Presidente da Associação Ipren-Re, única no país que administra os recursos liberados pela Funasa para o atendimento de 15 aldeias indígenas no Mato Grosso e Pará, Puiu defende o modelo de gestão independente. "Nos quatro anos em que passamos a cuidar da área, nunca houve problema de suspeita de corrupção, nada disso. Índio não é ladrão", afirmou o kaiapó. Segundo ele, o índice de mortalidade infantil, tuberculose e alcoolismo hoje é zero na região - de oito milhões de hectares e cerca de 2.900 índios - que está sob os cuidados da Ipren-Re. Entre os resultados positivos da experiência, Puiu aponta o fornecimento assíduo de remédios, a presença de dentistas nas tribos e a construção de um hospital de médio porte, que oferece muitos serviços, mas ainda não faz intervenções cirúrgicas.
A realidade descrita pelo kaiapó não é a mesma vivida por Quitéria Araújo. Líder da tribo Pankararu, que reúne cerca de 6 mil índios no interior de Pernambuco, a índia reclama da lentidão com que os serviços da Funasa chegam ao seu povo. "Já aconteceu de a gente pedir remédio para eles e só receber cinco dias depois que o doente morreu", conta. Além da morosidade, a desorganização no atendimento causa transtornos aos índios Pankakuru que lutam para se livrar de uma enfermidade qualquer. "Muitas vezes chegamos no Recife e descobrimos que a consulta não foi nem marcada", conta Quitéria, cuja comunidade fica a 350 quilômetros da capital pernambucana.
Aos cerca de 60 caciques e pajés que estão em Brasília desde ontem irão se somar mais 500 índios, de 114 etnias. Essa é a previsão dos líderes indígenas que articulam uma mobilização marcada para amanhã, no Congresso Nacional. Em audiências marcadas com os presidentes da Câmara dos Deputados, Severino Cavalcanti, e do Senado, Renan Calheiros , os índios pretendem reivindicar mais atenção do governo, especialmente no que se refere à saúde. A idéia é elaborar um documento para ser entregue ao presidente Lula.
Chegou a 19 o número de crianças indígenas que morreram vítimas de desnutrição no Mato Grosso do Sul somente em 2005. O último caso registrado foi de um menino, de um ano e sete meses, da etnia guarani-caiuá, que sucumbiu a uma paralisia cerebral neurológica no sábado, dia 16. Segundo informações do posto da Funasa em Dourados, região onde o problema é crítico, a criança havia ficado internada durante seis dias com crises de diarréia. Na última quinta-feira, depois de apresentar sinais de melhora, teve alta.

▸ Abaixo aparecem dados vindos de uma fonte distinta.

$ cat src/hw/ecu_pkg.sv
/*
 Constants, register map and types for the 802.15.4 energy detection and
 channel assessment unit. Assumes a single 125 MHz system clock.
*/
package ecu_pkg;
   // timing
   localparam int unsigned CLK_MHZ = 125;
   localparam int unsigned SYMBOL_US = 16;
   localparam int unsigned SYMBOL_CYCLES = SYMBOL_US * CLK_MHZ;
   localparam int unsigned WINDOW_SYMBOLS = 8;
   // register byte offsets
   localparam logic [4:0] OFS_TASKS = 5'h00;
   localparam logic [4:0] OFS_EVENTS = 5'h04;
   localparam logic [4:0] OFS_SHORTS = 5'h08;
   localparam logic [4:0] OFS_ITER = 5'h0C;
   localparam logic [4:0] OFS_RESULT = 5'h10;
   localparam logic [4:0] OFS_CTRL = 5'h14;
   // task bits
   localparam int TSK_ED_BEGIN = 0;
   localparam int TSK_ED_ABORT = 1;
   localparam int TSK_CCA_BEGIN = 2;
   localparam int TSK_CCA_ABORT = 3;
   // event bits
   localparam int EVT_N = 5;
   localparam int EVT_ED_DONE = 0;
   localparam int EVT_ED_ABORTED = 1;
   localparam int EVT_FREE = 2;
   localparam int EVT_OCC = 3;
   localparam int EVT_CCA_ABORTED = 4;
   // shortcut bits
   localparam int SC_FREE_TX = 0;
   localparam int SC_FREE_STOP = 1;
   localparam int SC_OCC_DIS = 2;
   localparam int SC_RDY_CCA = 3;
   // assessment_control fields
   localparam int MODE_LSB = 0;
   localparam int THR_LSB = 8;
   localparam int CTHR_LSB = 16;
   localparam int LIM_LSB = 24;
   localparam logic [31:0] CTRL_MASK = 32'hFFFFFF07;
   localparam logic [31:0] CTRL_RST = 32'h00000000;
   localparam logic [7:0] ITER_RST = 8'h00;
   localparam logic [3:0] SHORTS_RST = 4'h0;
   // assessment_mode_select codes
   localparam logic [2:0] MODE_ENERGY = 3'h0;
   localparam logic [2:0] MODE_CARRIER = 3'h1;
   localparam logic [2:0] MODE_AND = 3'h2;
   localparam logic [2:0] MODE_OR = 3'h3;
   localparam logic [2:0] MODE_TEST = 3'h4;
   typedef enum logic {ED_IDLE, ED_RUN} ecu_ed_st_t;
   typedef enum logic {CCA_IDLE, CCA_RUN} ecu_cca_st_t;
endpackage

$ cat src/hw/ecu_top.sv
/*
 Energy detection scan and clear channel assessment unit with an
 Avalon-MM register slave. Assumes radio status inputs are synchronous.
*/
// Our own choices: the Avalon-MM interface to the registers and the address map.
`timescale 1ns/1ps
module ecu_top #(
   parameter int unsigned P_SYMBOL_CYCLES = ecu_pkg::SYMBOL_CYCLES
) (
   // clock and reset
   input wire logic i_sys_clk,
   input wire logic i_sys_rst,
   // avalon-mm slave
   input wire logic [4:0] i_address,
   input wire logic i_read,
   input wire logic i_write,
   input wire logic [31:0] i_writedata,
   input wire logic [3:0] i_byteenable,
   output logic [31:0] o_readdata,
   output logic o_waitrequest,
   // receiver status
   input wire logic [7:0] i_rssi,
   input wire logic i_sfd_detect,
   input wire logic i_frame_rx_active,
   input wire logic i_corr_peak,
   input wire logic [7:0] i_corr_value,
   input wire logic i_receive_rampup_done_event,
   // events
   output logic o_energy_scan_done_event,
   output logic o_energy_scan_aborted_event,
   output logic o_medium_free_event,
   output logic o_medium_occupied_event,
   output logic o_assessment_aborted_event,
   // tasks to the radio
   output logic o_transmit_rampup_task,
   output logic o_receive_stop_task,
   output logic o_radio_disable_task
);
   import ecu_pkg::*;
   localparam logic [15:0] WIN_CYC = 16'(WINDOW_SYMBOLS * P_SYMBOL_CYCLES);

   ecu_ed_st_t ed_st_r;
   ecu_cca_st_t cca_st_r;
   logic [3:0] shorts_r;
   logic [7:0] iter_r;
   logic [31:0] ctrl_r;
   logic [7:0] result_r;
   logic [EVT_N-1:0] evt_r;
   logic [7:0] iter_left_r;
   logic [7:0] max_r;
   logic carrier_r;
   logic [15:0] cca_age_r;
   logic avg_done;
   logic [7:0] avg_val;
   logic [7:0] avg_first;
   logic peak_hit;

   // bus decode
   wire wr_go = i_write && !o_waitrequest;
   wire [31:0] bmask = {{8{i_byteenable[3]}}, {8{i_byteenable[2]}},
                        {8{i_byteenable[1]}}, {8{i_byteenable[0]}}};
   wire [31:0] wmerge_ctrl = (ctrl_r & ~bmask) | (i_writedata & bmask);
   wire sel_tasks = wr_go && (i_address == OFS_TASKS);
   wire sel_events = wr_go && (i_address == OFS_EVENTS);
   wire sel_shorts = wr_go && (i_address == OFS_SHORTS);
   wire sel_iter = wr_go && (i_address == OFS_ITER) && i_byteenable[0];
   wire sel_ctrl = wr_go && (i_address == OFS_CTRL);
   wire [3:0] tsk = sel_tasks ? (i_writedata[3:0] & bmask[3:0]) : 4'h0;
   wire [EVT_N-1:0] evt_clr = sel_events ? (i_writedata[EVT_N-1:0] & bmask[EVT_N-1:0]) : '0;
   wire [31:0] rd_mux =
      (i_address == OFS_EVENTS) ? {27'h0, evt_r} :
      (i_address == OFS_SHORTS) ? {28'h0, shorts_r} :
      (i_address == OFS_ITER) ? {24'h0, iter_r} :
      (i_address == OFS_RESULT) ? {24'h0, result_r} :
      (i_address == OFS_CTRL) ? ctrl_r : 32'h00000000;

   // control fields
   wire [2:0] mode = ctrl_r[MODE_LSB +: 3];
   // energy threshold compared against the averaged strength; cthr against correlator peak values
   wire [7:0] thr = ctrl_r[THR_LSB +: 8];
   wire [7:0] cthr = ctrl_r[CTHR_LSB +: 8];
   wire [7:0] lim = ctrl_r[LIM_LSB +: 8];
   wire corr_on = (lim != 8'h00);

   // energy scan control
   wire ed_run = (ed_st_r == ED_RUN);
   wire cca_run = (cca_st_r == CCA_RUN);
   wire both_idle = !ed_run && !cca_run;
   wire ed_go = tsk[TSK_ED_BEGIN] && both_idle;
   wire ed_abort = ed_run && tsk[TSK_ED_ABORT];
   wire ed_iter_end = ed_run && avg_done && !ed_abort;
   wire ed_last = ed_iter_end && (iter_left_r <= 8'h01);
   wire [7:0] ed_max_nxt = (avg_val > max_r) ? avg_val : max_r;

   // assessment control
   // ramp-up done shortcut
   wire cca_begin = tsk[TSK_CCA_BEGIN] || (i_receive_rampup_done_event && shorts_r[SC_RDY_CCA]);
   wire cca_go = cca_begin && both_idle && !tsk[TSK_ED_BEGIN];
   wire cca_abort = cca_run && tsk[TSK_CCA_ABORT];
   wire carrier_seen = carrier_r || i_sfd_detect || i_frame_rx_active || peak_hit;
   wire cca_early = cca_run && !cca_abort && (mode == MODE_CARRIER) && corr_on && (i_sfd_detect || peak_hit);
   wire cca_end = cca_run && avg_done && !cca_abort && !cca_early;
   wire energy_busy = (avg_val >= thr);
   wire busy_dec = (mode == MODE_CARRIER) ? carrier_seen :
                   (mode == MODE_AND) ? (energy_busy && carrier_seen) :
                   (mode == MODE_OR) ? (energy_busy || carrier_seen) : energy_busy;
   wire free_ev = cca_end && !busy_dec;
   wire occ_ev = cca_early || (cca_end && busy_dec);

   // shared averager; a restart between iterations leaves one idle cycle between windows
   wire avg_start = ed_go || cca_go || (ed_iter_end && !ed_last);
   wire avg_stop = ed_abort || cca_abort || cca_early;
   wire [EVT_N-1:0] evt_set = {cca_abort, occ_ev, free_ev, ed_abort, ed_last};

   ecu_sym_avg #(
      .P_SYMBOL_CYCLES(P_SYMBOL_CYCLES)
   ) u_avg (
      .i_sys_clk(i_sys_clk),
      .i_sys_rst(i_sys_rst),
      .i_start(avg_start),
      .i_stop(avg_stop),
      .i_rssi(i_rssi),
      .o_done(avg_done),
      .o_avg(avg_val),
      .o_first(avg_first)
   );

   ecu_peak_cnt u_peak (
      .i_sys_clk(i_sys_clk),
      .i_sys_rst(i_sys_rst),
      .i_clear(cca_go),
      .i_enable(cca_run),
      .i_peak(i_corr_peak),
      .i_value(i_corr_value),
      .i_threshold(cthr),
      .i_limit(lim),
      .o_hit(peak_hit)
   );

   // bus slave: one wait cycle per access
   always_ff @(posedge i_sys_clk or posedge i_sys_rst) begin
      if (i_sys_rst) begin
         o_waitrequest <= 1'b1;
         o_readdata <= 32'h00000000;
      end else begin
         o_waitrequest <= !((i_read || i_write) && o_waitrequest);
         if (i_read && o_waitrequest) begin
            o_readdata <= rd_mux;
         end
      end
   end

   always_ff @(posedge i_sys_clk or posedge i_sys_rst) begin
      if (i_sys_rst) begin
         shorts_r <= SHORTS_RST;
         iter_r <= ITER_RST;
         ctrl_r <= CTRL_RST;
      end else begin
         if (sel_shorts) begin
            shorts_r <= (shorts_r & ~bmask[3:0]) | (i_writedata[3:0] & bmask[3:0]);
         end
         if (sel_iter) begin
            iter_r <= i_writedata[7:0];
         end
         if (sel_ctrl) begin
            ctrl_r <= wmerge_ctrl & CTRL_MASK;
         end
      end
   end

   // sticky events; a set in the clearing cycle wins
   genvar g;
   for (g = 0; g < EVT_N; g++) begin : g_evt
      always_ff @(posedge i_sys_clk or posedge i_sys_rst) begin
         if (i_sys_rst) begin
            evt_r[g] <= 1'b0;
         end else if (evt_set[g]) begin
            evt_r[g] <= 1'b1;
         end else if (evt_clr[g]) begin
            evt_r[g] <= 1'b0;
         end
      end
   end

   // energy scan sequencer
   always_ff @(posedge i_sys_clk or posedge i_sys_rst) begin
      if (i_sys_rst) begin
         ed_st_r <= ED_IDLE;
         iter_left_r <= 8'h00;
         max_r <= 8'h00;
      end else begin
         unique case (ed_st_r)
            ED_IDLE: begin
               if (ed_go) begin
                  ed_st_r <= ED_RUN;
                  iter_left_r <= (iter_r == 8'h00) ? 8'h01 : iter_r;
                  max_r <= 8'h00;
               end
            end
            ED_RUN: begin
               if (ed_abort || ed_last) begin
                  ed_st_r <= ED_IDLE;
               end
               if (ed_iter_end) begin
                  max_r <= ed_max_nxt;
                  iter_left_r <= iter_left_r - 8'h01;
               end
            end
         endcase
      end
   end

   // assessment sequencer
   always_ff @(posedge i_sys_clk or posedge i_sys_rst) begin
      if (i_sys_rst) begin
         cca_st_r <= CCA_IDLE;
         carrier_r <= 1'b0;
         cca_age_r <= 16'h0000;
      end else begin
         unique case (cca_st_r)
            CCA_IDLE: begin
               if (cca_go) begin
                  cca_st_r <= CCA_RUN;
                  carrier_r <= 1'b0;
                  cca_age_r <= 16'h0000;
               end
            end
            CCA_RUN: begin
               carrier_r <= carrier_seen;
               cca_age_r <= cca_age_r + 16'h0001;
               if (cca_abort || cca_early || cca_end) begin
                  cca_st_r <= CCA_IDLE;
               end
            end
         endcase
      end
   end

   // result register and outputs
   always_ff @(posedge i_sys_clk or posedge i_sys_rst) begin
      if (i_sys_rst) begin
         result_r <= 8'h00;
         o_energy_scan_done_event <= 1'b0;
         o_energy_scan_aborted_event <= 1'b0;
         o_medium_free_event <= 1'b0;
         o_medium_occupied_event <= 1'b0;
         o_assessment_aborted_event <= 1'b0;
         o_transmit_rampup_task <= 1'b0;
         o_receive_stop_task <= 1'b0;
         o_radio_disable_task <= 1'b0;
      end else begin
         if (ed_last) begin
            result_r <= ed_max_nxt;
         end
         if (cca_end) begin
            result_r <= (mode == MODE_TEST) ? avg_first : avg_val;
         end
         o_energy_scan_done_event <= ed_last;
         o_energy_scan_aborted_event <= ed_abort;
         o_medium_free_event <= free_ev;
         o_medium_occupied_event <= occ_ev;
         o_assessment_aborted_event <= cca_abort;
         o_transmit_rampup_task <= free_ev && shorts_r[SC_FREE_TX];
         o_receive_stop_task <= free_ev && shorts_r[SC_FREE_STOP];
         o_radio_disable_task <= occ_ev && shorts_r[SC_OCC_DIS];
      end
   end
endmodule // ecu_top

$ cat src/hw/ecu_sym_avg.sv
/*
 Eight-symbol signal strength averager with its own symbol divider.
 Assumes the strength input is valid whenever sampled.
*/
`timescale 1ns/1ps
module ecu_sym_avg #(
   parameter int unsigned P_SYMBOL_CYCLES = ecu_pkg::SYMBOL_CYCLES
) (
   // clock and reset
   input wire logic i_sys_clk,
   input wire logic i_sys_rst,
   // control
   input wire logic i_start,
   input wire logic i_stop,
   input wire logic [7:0] i_rssi,
   // results
   output logic o_done,
   output logic [7:0] o_avg,
   output logic [7:0] o_first
);
   import ecu_pkg::*;
   localparam logic [15:0] DIV_LAST = 16'(P_SYMBOL_CYCLES - 1);
   logic run_r;
   logic [15:0] div_r;
   logic [2:0] sym_r;
   logic [10:0] sum_r;
   wire tick = run_r && (div_r == DIV_LAST);
   wire [10:0] sum_nxt = sum_r + {3'h0, i_rssi};
   always_ff @(posedge i_sys_clk or posedge i_sys_rst) begin
      if (i_sys_rst) begin
         run_r <= 1'b0;
         div_r <= 16'h0000;
         sym_r <= 3'h0;
         sum_r <= 11'h000;
         o_done <= 1'b0;
         o_avg <= 8'h00;
         o_first <= 8'h00;
      end else begin
         o_done <= 1'b0;
         if (i_start) begin
            run_r <= 1'b1;
            div_r <= 16'h0000;
            sym_r <= 3'h0;
            sum_r <= 11'h000;
         end else if (i_stop) begin
            run_r <= 1'b0;
         end else if (run_r) begin
            div_r <= tick ? 16'h0000 : div_r + 16'h0001;
            // one sample per symbol, eight averaged
            if (tick) begin
               sum_r <= sum_nxt;
               sym_r <= sym_r + 3'h1;
               if (sym_r == 3'h0) begin
                  o_first <= i_rssi;
               end
               if (sym_r == 3'h7) begin
                  run_r <= 1'b0;
                  o_done <= 1'b1;
                  o_avg <= sum_nxt[10:3];
               end
            end
         end
      end
   end
endmodule // ecu_sym_avg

Mas o problema da desnutrição está longe de ser a única preocupação do povo indígena. Entre as reinvindicações dos líderes está o acesso à educação e à água potável. Quitéria Araújo, da tribo Pankararu, conta que, se quiserem água do carro-pipa, têm de pagar R$ 40. Apesar das dificuldades, a índia comemora a sorte das crianças da aldeia, bem diferente do destino reservado aos meninos e meninas de Dourados. "Também passamos necessidade, mas criança nenhuma fica com fome, porque temos muita fruta nas árvores", diz Quitéria.